Additionally, although it could perhaps be considered a minor aspect, is the issue of presentation skills. Overall these gifted and talented students did not present their work to a particularly high standard (work samples were collected from all students in the study). Some of the students commented that it just was not an issue for them. They saw it as a teacher problem and were usually frustrated by teachers who demanded neat layout. A few of the Year 6 students cynically mentioned the teachers who liked borders around project work. As Mr J (School FIS) said, “generally their handwriting is terrible, but they are accurate too”. The teachers commented that they were more interested in gaining insight into a student’s thinking. However, some of the students expressed frustration at having to write down their thought processes and explained that answers sometimes just came into their heads and they really were not interested in how they got there, but “it was right, so who cares?” One parent explained that she tried to convince her son about the importance of being able to record his thinking. Victor’s mum explained that “he does know what he’s doing, but

he’s too lazy to write it down”. Victor’s response was “What’s the big deal I know the answer? It didn’t say ‘show’”.

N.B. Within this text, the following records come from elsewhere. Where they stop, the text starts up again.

$ cat src/rtl/polar_fir_tap_accumulator.sv
// ============================================================================
//  Module   : polar_fir_tap_accumulator
//  Purpose  : Sums NUM_TAPS signed tap products per block, rounds half up,
//             scales by FRAC_SHIFT and emits one sample on a valid/ready port.
//             Define POLAR_FIR_ACC_SAT_EN to clamp instead of wrap the output.
//  Revision : 1.0 - initial release
// ============================================================================
`default_nettype none

module polar_fir_tap_accumulator #(
  parameter int PROD_W     = 36,
  parameter int ACC_W      = 44,
  parameter int NUM_TAPS   = 16,
  parameter int FRAC_SHIFT = 11,
  parameter int OUT_W      = 24
) (
  input  logic              clk,
  input  logic              reset_n,
  input  logic              ce,
  input  logic              in_valid,
  input  logic [PROD_W-1:0] in_prod,
  input  logic              in_last,
  output logic              in_ready,
  output logic              out_valid,
  input  logic              out_ready,
  output logic [OUT_W-1:0]  out_data,
  output logic              out_sat,
  output logic              err,
  input  logic              err_clr
);

  localparam int CNT_W = (NUM_TAPS > 2) ? $clog2(NUM_TAPS) : 1;
  localparam int RND_W = ACC_W + 1;
  localparam logic [CNT_W-1:0] C_LAST_TAP = CNT_W'(NUM_TAPS - 1);
  localparam logic [RND_W-1:0] C_HALF     = RND_W'(1) << (FRAC_SHIFT - 1);

  logic [ACC_W-1:0]        r_acc;
  logic [CNT_W-1:0]        r_tap_cnt;
  logic                    r_out_valid;
  logic [OUT_W-1:0]        r_out_data;
  logic                    r_out_sat;
  logic                    r_err;

  logic                    w_last_tap;
  logic                    w_final_tap;
  logic                    w_accept;
  logic                    w_end_blk;
  logic [ACC_W-1:0]        w_sum;
  logic [RND_W-1:0]        w_rnd;
  logic signed [RND_W-1:0] w_shift;
  logic [OUT_W-1:0]        w_out_d;
  logic                    w_out_s;

  assign w_last_tap  = (r_tap_cnt == C_LAST_TAP);
  assign w_final_tap = in_last | w_last_tap;

  // Only a block-ending tap needs the output slot, so partial sums keep
  // accumulating while the consumer stalls.
  assign in_ready  = ce & ~(r_out_valid & ~out_ready & w_final_tap);
  assign w_accept  = in_valid & in_ready;
  assign w_end_blk = w_accept & w_final_tap;

  assign w_sum   = r_acc + {{(ACC_W-PROD_W){in_prod[PROD_W-1]}}, in_prod};
  // One extra bit keeps the rounding increment from overflowing a full sum.
  assign w_rnd   = {w_sum[ACC_W-1], w_sum} + C_HALF;
  assign w_shift = $signed(w_rnd) >>> FRAC_SHIFT;

`ifdef POLAR_FIR_ACC_SAT_EN
  logic [RND_W-OUT_W:0] w_hi;
  logic                 w_fits;

  assign w_hi    = w_shift[RND_W-1:OUT_W-1];
  assign w_fits  = (&w_hi) | ~(|w_hi);
  assign w_out_d = w_fits ? w_shift[OUT_W-1:0]
                 : (w_shift[RND_W-1] ? {1'b1, {(OUT_W-1){1'b0}}}
                                     : {1'b0, {(OUT_W-1){1'b1}}});
  assign w_out_s = ~w_fits;
`else
  logic w_unused_hi;

  assign w_out_d     = w_shift[OUT_W-1:0];
  assign w_out_s     = 1'b0;
  assign w_unused_hi = ^w_shift[RND_W-1:OUT_W];
`endif

  always_ff @(posedge clk or negedge reset_n) begin
    if (!reset_n) begin
      r_acc       <= '0;
      r_tap_cnt   <= '0;
      r_out_valid <= 1'b0;
      r_out_data  <= '0;
      r_out_sat   <= 1'b0;
      r_err       <= 1'b0;
    end else if (ce) begin
      if (w_end_blk) begin
        r_acc      <= '0;
        r_tap_cnt  <= '0;
        r_out_data <= w_out_d;
        r_out_sat  <= w_out_s;
      end else if (w_accept) begin
        r_acc     <= w_sum;
        r_tap_cnt <= r_tap_cnt + CNT_W'(1);
      end

      if (w_end_blk) begin
        r_out_valid <= 1'b1;
      end else if (out_ready) begin
        r_out_valid <= 1'b0;
      end

      if (w_accept && (in_last != w_last_tap)) begin
        r_err <= 1'b1;
      end else if (err_clr) begin
        r_err <= 1'b0;
      end
    end
  end

  assign out_valid = r_out_valid;
  assign out_data  = r_out_data;
  assign out_sat   = r_out_sat;
  assign err       = r_err;

endmodule

`default_nettype wire
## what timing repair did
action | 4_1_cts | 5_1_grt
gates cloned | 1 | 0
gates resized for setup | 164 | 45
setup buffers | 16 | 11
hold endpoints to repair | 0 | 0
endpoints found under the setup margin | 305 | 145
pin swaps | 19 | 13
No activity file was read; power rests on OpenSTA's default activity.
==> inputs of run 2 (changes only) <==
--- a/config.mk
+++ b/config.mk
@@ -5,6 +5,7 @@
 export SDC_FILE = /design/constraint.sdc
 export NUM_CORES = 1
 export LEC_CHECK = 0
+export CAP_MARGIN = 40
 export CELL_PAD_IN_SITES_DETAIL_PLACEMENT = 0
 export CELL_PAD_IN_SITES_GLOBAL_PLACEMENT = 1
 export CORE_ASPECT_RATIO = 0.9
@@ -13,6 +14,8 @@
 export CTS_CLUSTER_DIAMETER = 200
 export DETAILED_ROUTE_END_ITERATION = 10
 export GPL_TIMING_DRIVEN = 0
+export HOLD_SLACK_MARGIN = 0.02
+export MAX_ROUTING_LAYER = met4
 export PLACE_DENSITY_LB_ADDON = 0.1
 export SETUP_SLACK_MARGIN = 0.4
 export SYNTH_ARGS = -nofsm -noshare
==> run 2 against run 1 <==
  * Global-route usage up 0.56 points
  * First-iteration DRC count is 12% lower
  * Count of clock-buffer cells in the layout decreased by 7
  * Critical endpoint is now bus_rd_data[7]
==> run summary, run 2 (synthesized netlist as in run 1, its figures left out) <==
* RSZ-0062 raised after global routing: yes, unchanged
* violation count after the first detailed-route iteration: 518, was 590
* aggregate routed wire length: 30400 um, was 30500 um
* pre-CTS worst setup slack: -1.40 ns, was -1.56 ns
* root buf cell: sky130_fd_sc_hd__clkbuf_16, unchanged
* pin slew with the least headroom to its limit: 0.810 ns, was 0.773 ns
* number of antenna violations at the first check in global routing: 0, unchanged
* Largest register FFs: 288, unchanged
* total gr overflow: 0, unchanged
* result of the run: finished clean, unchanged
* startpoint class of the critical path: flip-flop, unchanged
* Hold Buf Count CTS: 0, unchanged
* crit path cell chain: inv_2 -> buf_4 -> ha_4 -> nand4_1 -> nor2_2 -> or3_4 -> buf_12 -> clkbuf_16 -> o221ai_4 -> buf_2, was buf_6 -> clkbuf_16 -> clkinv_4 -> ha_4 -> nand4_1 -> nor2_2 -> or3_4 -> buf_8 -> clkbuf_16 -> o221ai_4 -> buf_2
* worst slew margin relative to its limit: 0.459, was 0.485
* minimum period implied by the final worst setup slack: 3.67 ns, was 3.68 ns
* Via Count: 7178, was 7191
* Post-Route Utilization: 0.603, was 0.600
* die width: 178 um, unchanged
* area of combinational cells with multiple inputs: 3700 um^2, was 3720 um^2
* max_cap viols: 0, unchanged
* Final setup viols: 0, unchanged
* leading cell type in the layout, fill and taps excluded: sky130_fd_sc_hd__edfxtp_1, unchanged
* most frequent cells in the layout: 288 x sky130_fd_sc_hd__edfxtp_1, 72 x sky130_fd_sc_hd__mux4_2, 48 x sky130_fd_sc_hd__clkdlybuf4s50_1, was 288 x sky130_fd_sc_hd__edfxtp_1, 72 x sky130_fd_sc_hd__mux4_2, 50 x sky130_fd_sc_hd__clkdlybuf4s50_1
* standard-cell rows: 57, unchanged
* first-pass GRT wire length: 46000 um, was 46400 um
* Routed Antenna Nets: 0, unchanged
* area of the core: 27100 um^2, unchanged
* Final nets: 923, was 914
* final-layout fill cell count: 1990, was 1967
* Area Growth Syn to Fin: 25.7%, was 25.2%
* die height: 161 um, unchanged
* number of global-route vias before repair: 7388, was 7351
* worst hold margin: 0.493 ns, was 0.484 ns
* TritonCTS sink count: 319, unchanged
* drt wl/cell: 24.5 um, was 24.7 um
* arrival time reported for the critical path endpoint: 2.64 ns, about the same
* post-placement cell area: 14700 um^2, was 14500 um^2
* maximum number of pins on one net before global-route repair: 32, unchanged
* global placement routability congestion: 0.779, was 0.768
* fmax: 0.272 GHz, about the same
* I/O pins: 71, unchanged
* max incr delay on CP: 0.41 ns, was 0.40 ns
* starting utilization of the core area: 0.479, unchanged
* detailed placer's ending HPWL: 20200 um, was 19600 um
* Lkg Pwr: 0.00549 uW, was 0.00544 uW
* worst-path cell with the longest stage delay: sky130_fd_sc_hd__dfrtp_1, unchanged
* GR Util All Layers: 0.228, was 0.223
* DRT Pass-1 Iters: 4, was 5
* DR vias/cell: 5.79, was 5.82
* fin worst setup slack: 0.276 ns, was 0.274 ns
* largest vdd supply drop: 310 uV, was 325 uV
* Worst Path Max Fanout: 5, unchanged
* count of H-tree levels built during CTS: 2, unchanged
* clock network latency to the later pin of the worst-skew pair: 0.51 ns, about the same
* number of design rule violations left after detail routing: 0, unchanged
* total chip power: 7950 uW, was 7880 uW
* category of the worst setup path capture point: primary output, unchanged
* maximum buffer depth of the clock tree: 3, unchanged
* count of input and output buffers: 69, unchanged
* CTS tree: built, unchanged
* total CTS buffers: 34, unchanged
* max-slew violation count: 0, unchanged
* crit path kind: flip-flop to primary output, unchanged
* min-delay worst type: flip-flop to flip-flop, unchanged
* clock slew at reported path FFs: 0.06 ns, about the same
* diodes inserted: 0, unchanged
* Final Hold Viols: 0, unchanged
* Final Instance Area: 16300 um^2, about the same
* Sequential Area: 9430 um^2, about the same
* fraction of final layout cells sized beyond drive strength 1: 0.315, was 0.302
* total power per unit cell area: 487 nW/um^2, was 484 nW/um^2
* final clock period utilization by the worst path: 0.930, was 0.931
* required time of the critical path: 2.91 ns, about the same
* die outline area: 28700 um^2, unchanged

6.2.3 Students’ Interests and Hobbies

The students reported in the interviews a range of interests and hobbies. These are shown in Table 6.1.

Table 6.1

Students’ Interests and Hobbies

Name Interests & Hobbies11

Lily Animals, Reading (long books)

Bob Animals, Sports

Nardu Computer games

Joshua Soccer, Computer games

Victor Computer games

Mia Dance: ballet, jazz, hip-hop, Scouts

Eric Computer games, sports

Martin Sports (touch, cricket), reading (Sci-fi), computer games

Ryan Origami, code breakers, computer games, sports (speed skating, gymnastics,

hockey, touch).

Tim Sports (hockey, cricket, rugby), Computer games

Karen Drawing, artwork, reading

Nina Reading (fantasy), daydreaming, keyboard, karate, art, modelling, writing

(poems & fantasy)

Amir Computer games, sports

Lewis Reading, sports, animals

Paul Sports (badminton, tennis, basketball), computer games

There were few commonalities to be drawn from this except that the students’ interests were wide ranging and included outdoor pursuits. Computer games were the most common interest across the group and were mentioned by nine of the students (all boys). Five students listed reading and a few of the activities (origami, codes, and modelling) could be considered to be mathematical. Some of the activities demand

self-directedness, but it is not possible to comment on the level of task commitment, persistence, and motivation in relation to these interests and hobbies.